Devocional Diario: Seguridad encontrada en la obediencia a Dios — Salmos 23:4

«Aunque anduviera por el valle de sombra de muerte, no temería mal alguno, porque tú estás conmigo; tu vara y tu cayado me consuelan» (Salmos 23:4).

El alma obediente no depende de las circunstancias para sentirse segura; depende del Señor. Cuando todo a su alrededor parece incierto, permanece firme porque ha transformado cada situación, buena o mala, en una oportunidad para arrojarse en los brazos de Dios. La fe, la confianza y la entrega no son solo conceptos para esta alma, sino actitudes diarias.

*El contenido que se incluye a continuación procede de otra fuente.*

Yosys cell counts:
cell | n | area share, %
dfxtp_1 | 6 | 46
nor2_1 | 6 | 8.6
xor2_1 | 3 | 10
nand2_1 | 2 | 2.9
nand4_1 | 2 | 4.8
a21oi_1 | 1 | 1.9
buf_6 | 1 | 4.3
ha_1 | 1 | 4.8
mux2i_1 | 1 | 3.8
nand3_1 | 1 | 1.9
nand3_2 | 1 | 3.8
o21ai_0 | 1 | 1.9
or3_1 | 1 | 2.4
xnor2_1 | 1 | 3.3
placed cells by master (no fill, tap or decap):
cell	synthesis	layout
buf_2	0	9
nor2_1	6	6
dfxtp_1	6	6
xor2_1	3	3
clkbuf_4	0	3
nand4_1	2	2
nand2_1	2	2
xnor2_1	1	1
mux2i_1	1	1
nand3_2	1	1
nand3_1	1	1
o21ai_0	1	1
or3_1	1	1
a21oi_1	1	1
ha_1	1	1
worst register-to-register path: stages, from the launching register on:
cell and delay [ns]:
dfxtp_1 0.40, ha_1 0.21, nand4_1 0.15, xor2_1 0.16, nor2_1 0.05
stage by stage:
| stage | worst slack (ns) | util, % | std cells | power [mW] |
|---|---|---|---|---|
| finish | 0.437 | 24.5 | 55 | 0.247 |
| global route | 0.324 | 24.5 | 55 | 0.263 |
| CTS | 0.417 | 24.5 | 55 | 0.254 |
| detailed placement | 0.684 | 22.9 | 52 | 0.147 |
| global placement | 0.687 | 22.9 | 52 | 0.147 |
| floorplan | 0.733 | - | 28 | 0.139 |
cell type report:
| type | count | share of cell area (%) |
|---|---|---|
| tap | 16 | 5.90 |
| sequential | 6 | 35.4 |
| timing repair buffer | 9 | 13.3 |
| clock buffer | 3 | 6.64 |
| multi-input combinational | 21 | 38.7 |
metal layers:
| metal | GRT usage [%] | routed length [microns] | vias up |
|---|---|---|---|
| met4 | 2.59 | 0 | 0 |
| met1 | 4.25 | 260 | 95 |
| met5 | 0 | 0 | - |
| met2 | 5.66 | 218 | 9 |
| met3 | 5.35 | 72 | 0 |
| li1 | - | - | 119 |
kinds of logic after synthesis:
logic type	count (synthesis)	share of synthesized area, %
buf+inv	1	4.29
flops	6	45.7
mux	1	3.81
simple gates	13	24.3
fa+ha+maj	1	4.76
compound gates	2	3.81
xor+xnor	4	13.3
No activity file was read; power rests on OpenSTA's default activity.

Y eso es lo que trae verdadera estabilidad: vivir para agradar a Dios, cueste lo que cueste. Cuando esta entrega es real, no existe crisis capaz de sacudir el corazón que descansa en la voluntad del Padre.

Esta alma, dedicada y enfocada, no desperdicia tiempo en distracciones ni excusas. Vive con el claro propósito de pertenecer enteramente al Creador. Y, por eso, todo obra a su favor. La luz la lleva a la alabanza; la oscuridad la lleva a la confianza. El sufrimiento no la paraliza; la impulsa. La alegría no la engaña; la guía a dar gracias. ¿Por qué? Porque ya ha comprendido que todo —absolutamente todo— puede ser usado por Dios para acercarla a Él, siempre que continúe obedeciendo su poderosa Ley.

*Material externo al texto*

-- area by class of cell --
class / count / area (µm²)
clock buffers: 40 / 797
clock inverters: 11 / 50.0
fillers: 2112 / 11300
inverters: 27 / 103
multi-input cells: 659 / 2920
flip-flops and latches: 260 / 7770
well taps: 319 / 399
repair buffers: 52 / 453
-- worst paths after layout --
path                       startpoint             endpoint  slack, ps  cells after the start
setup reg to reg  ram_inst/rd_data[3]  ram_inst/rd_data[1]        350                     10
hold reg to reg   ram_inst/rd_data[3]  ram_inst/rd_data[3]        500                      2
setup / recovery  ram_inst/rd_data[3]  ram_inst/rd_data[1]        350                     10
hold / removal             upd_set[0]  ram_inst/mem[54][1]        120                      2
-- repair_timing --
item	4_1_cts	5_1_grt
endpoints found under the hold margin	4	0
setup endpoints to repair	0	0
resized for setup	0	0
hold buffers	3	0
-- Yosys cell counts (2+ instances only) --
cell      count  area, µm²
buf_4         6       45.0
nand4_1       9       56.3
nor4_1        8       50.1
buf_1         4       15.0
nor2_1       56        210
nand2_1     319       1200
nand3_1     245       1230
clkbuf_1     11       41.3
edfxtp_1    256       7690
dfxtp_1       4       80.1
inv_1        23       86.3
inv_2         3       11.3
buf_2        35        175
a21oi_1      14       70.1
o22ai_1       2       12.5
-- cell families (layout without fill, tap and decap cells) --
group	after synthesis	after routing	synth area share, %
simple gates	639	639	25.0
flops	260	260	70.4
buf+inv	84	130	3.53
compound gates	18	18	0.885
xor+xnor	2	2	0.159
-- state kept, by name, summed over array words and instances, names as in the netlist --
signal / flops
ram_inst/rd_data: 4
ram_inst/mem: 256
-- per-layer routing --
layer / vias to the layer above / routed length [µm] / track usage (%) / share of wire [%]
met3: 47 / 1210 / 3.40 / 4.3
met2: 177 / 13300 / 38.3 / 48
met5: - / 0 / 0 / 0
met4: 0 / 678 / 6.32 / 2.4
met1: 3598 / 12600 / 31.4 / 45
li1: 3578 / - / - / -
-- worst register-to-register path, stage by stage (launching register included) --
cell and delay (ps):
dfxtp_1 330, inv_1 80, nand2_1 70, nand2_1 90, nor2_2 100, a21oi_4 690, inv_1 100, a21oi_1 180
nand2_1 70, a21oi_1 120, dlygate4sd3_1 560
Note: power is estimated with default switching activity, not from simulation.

Si la cercanía con el Creador es lo que deseas, entonces la respuesta está delante de ti: obedece. No mañana. No cuando todo sea más fácil. Obedece ahora. Cuanto más fiel seas a los mandamientos del Señor, más paz, protección y dirección experimentarás. Eso es lo que hace la Ley de Dios: sana, guarda y conduce a la salvación. No hay motivo para postergarlo. Comienza hoy mismo y experimenta el fruto de la obediencia: liberación, bendición y vida eterna en Cristo Jesús. —Adaptado de William Law. Hasta mañana, si el Señor nos lo permite.

Ora conmigo: Padre, te doy gracias porque la seguridad de mi alma no depende de lo que sucede a mi alrededor, sino de mi obediencia a tu voluntad. Tú eres mi refugio en tiempos de luz y mi sustento en tiempos de oscuridad. Enséñame a transformar cada momento de mi vida en una nueva oportunidad para arrojarme en tus manos con fe y confianza.

Señor, deseo pertenecerte por completo. Que nada en este mundo me distraiga de tu presencia y que mi fidelidad a tu Ley sea constante, incluso en los días difíciles. Dame un corazón resuelto, que vea en tus mandamientos el camino más seguro. Que no postergue más esta entrega. Que elija obedecer con alegría y firmeza.

Oh, Santísimo Dios, te adoro y te alabo porque eres el ancla de las almas fieles. Tu amado Hijo es mi eterno Príncipe y Salvador. Tu poderosa Ley es como una muralla inquebrantable que protege el corazón que te obedece. Tus mandamientos son ríos de paz que fluyen hacia la vida eterna. Oro en el precioso nombre de Jesús, amén.